-------- DATASET RECORDS --------

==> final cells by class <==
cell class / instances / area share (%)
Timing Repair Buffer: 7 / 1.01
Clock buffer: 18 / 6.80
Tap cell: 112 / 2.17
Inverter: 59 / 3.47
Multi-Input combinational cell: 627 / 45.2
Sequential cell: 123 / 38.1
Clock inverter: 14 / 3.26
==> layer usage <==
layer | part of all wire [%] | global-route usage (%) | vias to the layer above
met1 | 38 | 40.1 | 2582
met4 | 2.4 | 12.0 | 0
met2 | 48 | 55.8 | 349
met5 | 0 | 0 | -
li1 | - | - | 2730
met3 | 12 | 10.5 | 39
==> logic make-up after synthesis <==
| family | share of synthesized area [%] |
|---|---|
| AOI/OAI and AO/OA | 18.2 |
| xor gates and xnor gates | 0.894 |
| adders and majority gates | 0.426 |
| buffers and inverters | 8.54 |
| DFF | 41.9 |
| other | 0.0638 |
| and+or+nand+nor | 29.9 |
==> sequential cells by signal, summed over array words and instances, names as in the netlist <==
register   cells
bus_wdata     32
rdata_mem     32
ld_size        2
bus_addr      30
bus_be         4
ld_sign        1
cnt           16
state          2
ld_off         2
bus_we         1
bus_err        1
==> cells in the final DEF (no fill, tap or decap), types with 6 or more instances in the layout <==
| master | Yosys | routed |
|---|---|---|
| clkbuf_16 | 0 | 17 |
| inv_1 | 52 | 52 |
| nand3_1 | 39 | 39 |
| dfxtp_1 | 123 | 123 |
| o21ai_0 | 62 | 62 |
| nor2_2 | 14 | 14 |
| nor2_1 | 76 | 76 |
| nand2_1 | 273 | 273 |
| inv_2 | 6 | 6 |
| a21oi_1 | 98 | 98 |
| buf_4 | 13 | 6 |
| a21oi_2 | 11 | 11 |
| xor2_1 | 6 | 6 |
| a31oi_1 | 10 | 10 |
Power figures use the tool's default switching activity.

--------

**WHAT YOU HAVE TO DO**.
Print exactly the stretch of lines beginning with the one that holds "met5 | 0 | 0" and ending at the last line above.

**OUTPUT FOR THIS EXERCISE**.
met5 | 0 | 0 | -
li1 | - | - | 2730
met3 | 12 | 10.5 | 39
==> logic make-up after synthesis <==
| family | share of synthesized area [%] |
|---|---|
| AOI/OAI and AO/OA | 18.2 |
| xor gates and xnor gates | 0.894 |
| adders and majority gates | 0.426 |
| buffers and inverters | 8.54 |
| DFF | 41.9 |
| other | 0.0638 |
| and+or+nand+nor | 29.9 |
==> sequential cells by signal, summed over array words and instances, names as in the netlist <==
register   cells
bus_wdata     32
rdata_mem     32
ld_size        2
bus_addr      30
bus_be         4
ld_sign        1
cnt           16
state          2
ld_off         2
bus_we         1
bus_err        1
==> cells in the final DEF (no fill, tap or decap), types with 6 or more instances in the layout <==
| master | Yosys | routed |
|---|---|---|
| clkbuf_16 | 0 | 17 |
| inv_1 | 52 | 52 |
| nand3_1 | 39 | 39 |
| dfxtp_1 | 123 | 123 |
| o21ai_0 | 62 | 62 |
| nor2_2 | 14 | 14 |
| nor2_1 | 76 | 76 |
| nand2_1 | 273 | 273 |
| inv_2 | 6 | 6 |
| a21oi_1 | 98 | 98 |
| buf_4 | 13 | 6 |
| a21oi_2 | 11 | 11 |
| xor2_1 | 6 | 6 |
| a31oi_1 | 10 | 10 |
Power figures use the tool's default switching activity.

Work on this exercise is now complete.